6月13日(土)と14日(日)にBSTBSでチャールトン・ヘストン主演の映画『ベン・ハー(原題:Ben-Hur)』を見ました。

この映画はアメリカで1959年に公開されており上映時間は212分の大作です。
BSTBSではCMを何度も挟みながら2日に分けて放映していました。

映画の元になった小説の原作者はルー・ウォーレス(1827-1905)で、1880年に出版された小説の原題はBen-Hur: A Tale of the Christ(ベン・ハー:キリストの物語)です。

ルー・ウォーレスは南北戦争(1861-1865)に従軍しており、戦争後は政治家として活動しています。

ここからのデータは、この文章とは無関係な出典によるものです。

[config.mk]
export PLATFORM = sky130hd
export DESIGN_NAME = cwp_mac
export DESIGN_NICKNAME = d
export VERILOG_FILES = /design/src/rtl/core/cwp_pkg.sv /design/src/rtl/core/cwp_mac.sv
export SDC_FILE = /design/constraint.sdc
export NUM_CORES = 2
export LEC_CHECK = 0
export ABC_AREA = 1
export CORE_MARGIN = 1.5
export CORE_UTILIZATION = 45
export DETAILED_ROUTE_END_ITERATION = 16
export DONT_BUFFER_PORTS = 1
export PLACE_DENSITY = 0.6
export SYNTH_ARGS = -nofsm -noshare
export SYNTH_HDL_FRONTEND = slang
export SYNTH_SLANG_ARGS = --single-unit
[constraint.sdc]
create_clock -name clk_i -period 8.9 [get_ports clk_i]
set_input_delay 0.89 -clock clk_i [delete_from_list [all_inputs] [get_ports clk_i]]
set_output_delay 0.89 -clock clk_i [all_outputs]
set_load 0.02 [all_outputs]
[src/rtl/core/cwp_pkg.sv]
// Shared constants and types for the Catmull-Rom waypoint path unit.
package cwp_pkg;

  localparam int MAX_POINTS = 16;
  localparam int AW         = $clog2(MAX_POINTS);
  localparam int CW         = $clog2(MAX_POINTS + 1);

  localparam int COORD_W    = 32;
  localparam int PT_W       = 3 * COORD_W;
  localparam int T_W        = 16;
  localparam int SPEED_W    = 16;
  localparam int ACC_W      = 40;
  localparam int PROD_W     = ACC_W + T_W + 1;
  localparam int INC_SH     = 8;
  localparam int INC_W      = SPEED_W + T_W - INC_SH;

  localparam logic [SPEED_W-1:0] SPEED_RESET = SPEED_W'(128);

  localparam logic OP_APPEND = 1'b0;
  localparam logic OP_TICK   = 1'b1;

  localparam logic [ACC_W-1:0] ACC_POS_MAX =
    {{(ACC_W-COORD_W+1){1'b0}}, {(COORD_W-1){1'b1}}};
  localparam logic [ACC_W-1:0] ACC_NEG_MIN =
    {{(ACC_W-COORD_W+1){1'b1}}, {(COORD_W-1){1'b0}}};

  // Control of the shared multiply / shift / add unit
  typedef struct packed {
    logic             mul_en;
    logic [ACC_W-1:0] mul_a;
    logic [T_W:0]     mul_b;
    logic [ACC_W-1:0] addend;
  } cwp_mac_ctrl_t;

endpackage

[src/rtl/core/cwp_mac.sv]
// Shared multiply unit: registered product, then floor shift and add.
module cwp_mac (
  input  logic                         clk_i,
  input  cwp_pkg::cwp_mac_ctrl_t       ctrl_i,
  output logic [cwp_pkg::PROD_W-1:0]   prod_o,
  output logic [cwp_pkg::ACC_W-1:0]    sum_o
);

  logic signed [cwp_pkg::PROD_W-1:0] prod_d;
  logic signed [cwp_pkg::PROD_W-1:0] prod_q;
  logic signed [cwp_pkg::PROD_W-1:0] prod_shr;

  assign prod_d = $signed(ctrl_i.mul_a) * $signed(ctrl_i.mul_b);

  always_ff @(posedge clk_i) begin
    if (ctrl_i.mul_en) begin
      prod_q <= prod_d;
    end
  end

  // arithmetic shift gives the floor of the product by the Q0.16 factor
  assign prod_shr = prod_q >>> cwp_pkg::T_W;
  assign sum_o    = prod_shr[cwp_pkg::ACC_W-1:0] + ctrl_i.addend;
  assign prod_o   = prod_q;

endmodule

==> flow_summary.ini <==
[grt]
globalRouteOverflowTotal = 0
grt_pass1_vias = 25970
largest_net_degree_at_the_start_of_global_routing = 58
grt_first_pass_wirelength_mm = 142.0
grt.total_usage_pct = 26.80
initial_antenna_violation_count = 0

[placement]
gp_routability_congestion = 0.9904
io_buffers = 0
hpwl_mm = 71.92
detailedPlace.worstSlack_ps = 2251

[drt]
drt_first_pass_iters = 7
detailroute.via_count = 24390
route.detailed.wl_per_inst_um = 17.66
ant_nets = 0
drt_iter0_drc = 1491
via_to_cell_ratio = 4.914
routed_wirelength_mm = 87.65
post-route-drc-count = 0

[clock_tree]
numCtsBuffers = 9
clock_tree_buffer_depth = 2
cts_hold_buffers = 0
clock_sinks = 57
cts-htree-levels = 3
cts-root-buf = sky130_fd_sc_hd__clkbuf_16
cts_tree = built
cts-resized-gates = 0
cts_setup_buffers = 0
cts.clk_slew.worst_paths_ps = 60

[timing]
max_slew.worst_pin.slew_ps = 756.3
relSlewSlack_pct = 49.43
final.period_utilization_pct = 71.45
final.setup.worst_slack_ps = 2541
setup_viol_count_final = 0
hold_violations = 0
timing_max_transition_violations_final = 0
maximum_clock_frequency_mhz = 157.3
grt_setup_unrepaired = no
min_period_ps = 6359
finalSetupTns_ps = 0

[setup_path]
worstPathArrival_ps = 6430
critical_path.startpoint_type = primary input
worstSetupEndpointType = flip-flop
worst-path-max-fanout = 41
critical_path_required_ps = 8980
timing_worst_setup_path_type = primary input to flip-flop

[worst_hold_path]
min_path_type = primary input to flip-flop
timing.hold.worst_path_depth = 0
end_point_of_the_most_critical_hold_path = prod_o[10]
worstHoldStart = ctrl_i[97]

[die]
floorplan.core_area_mm2 = 0.06610
chipHeight_um = 262.0
die_area_mm2 = 0.06865
ios = 196
initial_core_util_pct = 45.68
row_count = 94
die_w_um = 262.0

[layout]
insertedDiodeCount = 0
final_nets = 5006
synthToLayoutAreaGrowth_pct = 2.640
final_design_utilization_pct = 46.88
area_of_combinational_cells_with_multiple_inputs_mm2 = 0.02300
fill_cells = 6830
largest_register_ffs = 57
seq_area_mm2 = 0.001712
drive_above_1_share_pct = 1.976

[logic_synthesis]
synthMostInstantiatedCell = sky130_fd_sc_hd__nand2_1
post_synthesis_instance_area_mm2 = 0.03019
synth_cells = 4231
yosysTopAreaCellShare_pct = 42.57
ys_types = 37
synth.yosys.seq_area_share_pct = 5.669
synth.top_cells.by_area = sky130_fd_sc_hd__fa_1, sky130_fd_sc_hd__nand2_1, sky130_fd_sc_hd__inv_1, sky130_fd_sc_hd__ha_1, sky130_fd_sc_hd__edfxtp_1
synthFlopType = sky130_fd_sc_hd__edfxtp_1
ys_ff_latch = 57
netlist.top_cell.by_area = sky130_fd_sc_hd__fa_1
post_synth.cell_area_avg_um2 = 7.136
synth_enable_flop_cells = 57
synth_commonest_cells = sky130_fd_sc_hd__nand2_1, sky130_fd_sc_hd__inv_1, sky130_fd_sc_hd__fa_1
synth.yosys.warnings = 0
asyncSetResetFlopFracSynth_pct = 0
postSynthNetCount = 5142

[job]
maxCapViolCount = 0

[run_status]
run_status = complete, no violations
[logic make-up after synthesis]
| logic type | synth area share (%) |
|---|---|
| DFF | 5.669 |
| and+or+nand+nor | 22.91 |
| buffers and inverters | 18.15 |
| adders and majority gates | 49.61 |
| xor gates and xnor gates | 1.537 |
| AOI/OAI and AO/OA | 2.118 |
[final cells by class]
type	count	area share (%)
Clock inverter	6	0.1131
Multi-Input combinational cell	2714	74.22
Inverter	1312	15.89
Sequential cell	57	5.523
Timing Repair Buffer	1	0.02423
Clock buffer	10	0.7389
Tap cell	864	3.489
[worst max-delay path, stage by stage]
cell and delay [ps]:
sky130_fd_sc_hd__inv_1 40, sky130_fd_sc_hd__buf_4 440, sky130_fd_sc_hd__nor2_1 110, sky130_fd_sc_hd__fa_1 500
sky130_fd_sc_hd__inv_1 50, sky130_fd_sc_hd__fa_1 480, sky130_fd_sc_hd__inv_1 50, sky130_fd_sc_hd__fa_1 500
sky130_fd_sc_hd__fa_1 450, sky130_fd_sc_hd__fa_1 500, sky130_fd_sc_hd__inv_1 50, sky130_fd_sc_hd__fa_1 470
sky130_fd_sc_hd__inv_1 40, sky130_fd_sc_hd__ha_1 420, sky130_fd_sc_hd__nand2_1 120, sky130_fd_sc_hd__inv_1 90
sky130_fd_sc_hd__nand2_1 120, sky130_fd_sc_hd__nor3_1 370, sky130_fd_sc_hd__nand2_1 180, sky130_fd_sc_hd__nor2_1 120
sky130_fd_sc_hd__nand2_1 160, sky130_fd_sc_hd__nand4_1 140, sky130_fd_sc_hd__nand2_1 90
[layer usage]
layer  track usage (%)  share of wire (%)
met1             35.75                 44
met2             47.15                 49
met3             2.787                5.5
met4             5.698                2.1
met5                 0                  0
[metrics by stage]
stage                     area, um2  std cells  hold slack [ps]
final                         30990       4964            709.7
after floorplan               30190       4231             1003
after CTS                     30990       4964            686.2
after global routing          30990       4964            682.2
after global placement        30720       4948             1031
after detailed placement      30720       4948             1030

映画の時代設定はイエス・キリストが誕生する頃から十字架事件までとなっており、作品の所々でイエスが登場しますが「キリストの物語」と言える程、出番はありません。

ただ要所要所でイエスの行動がベン・ハーの人生に影響を与える様子が描かれています。

例えばローマ帝国の司令官メッサーラの無慈悲な判断によりベン・ハーが奴隷以下の罪人の身分に落とされて、水も与えられずに炎天下に歩かされ、それに耐えかねて喉の渇きを訴えた時、イエスは恵みの水を差し出す人物として登場します。

あるいはベン・ハーの母親と妹が無実にも関わらずメッサーラの命令で5年に渡る獄中生活を余儀なくされた結果疫病にかかり死を待つばかりという状態になった時、十字架を背負いながらゴルゴダの丘を登って行くイエスの姿を見たことにより疫病が癒えて美しい肌を取り戻したという奇跡譚も描かれていました。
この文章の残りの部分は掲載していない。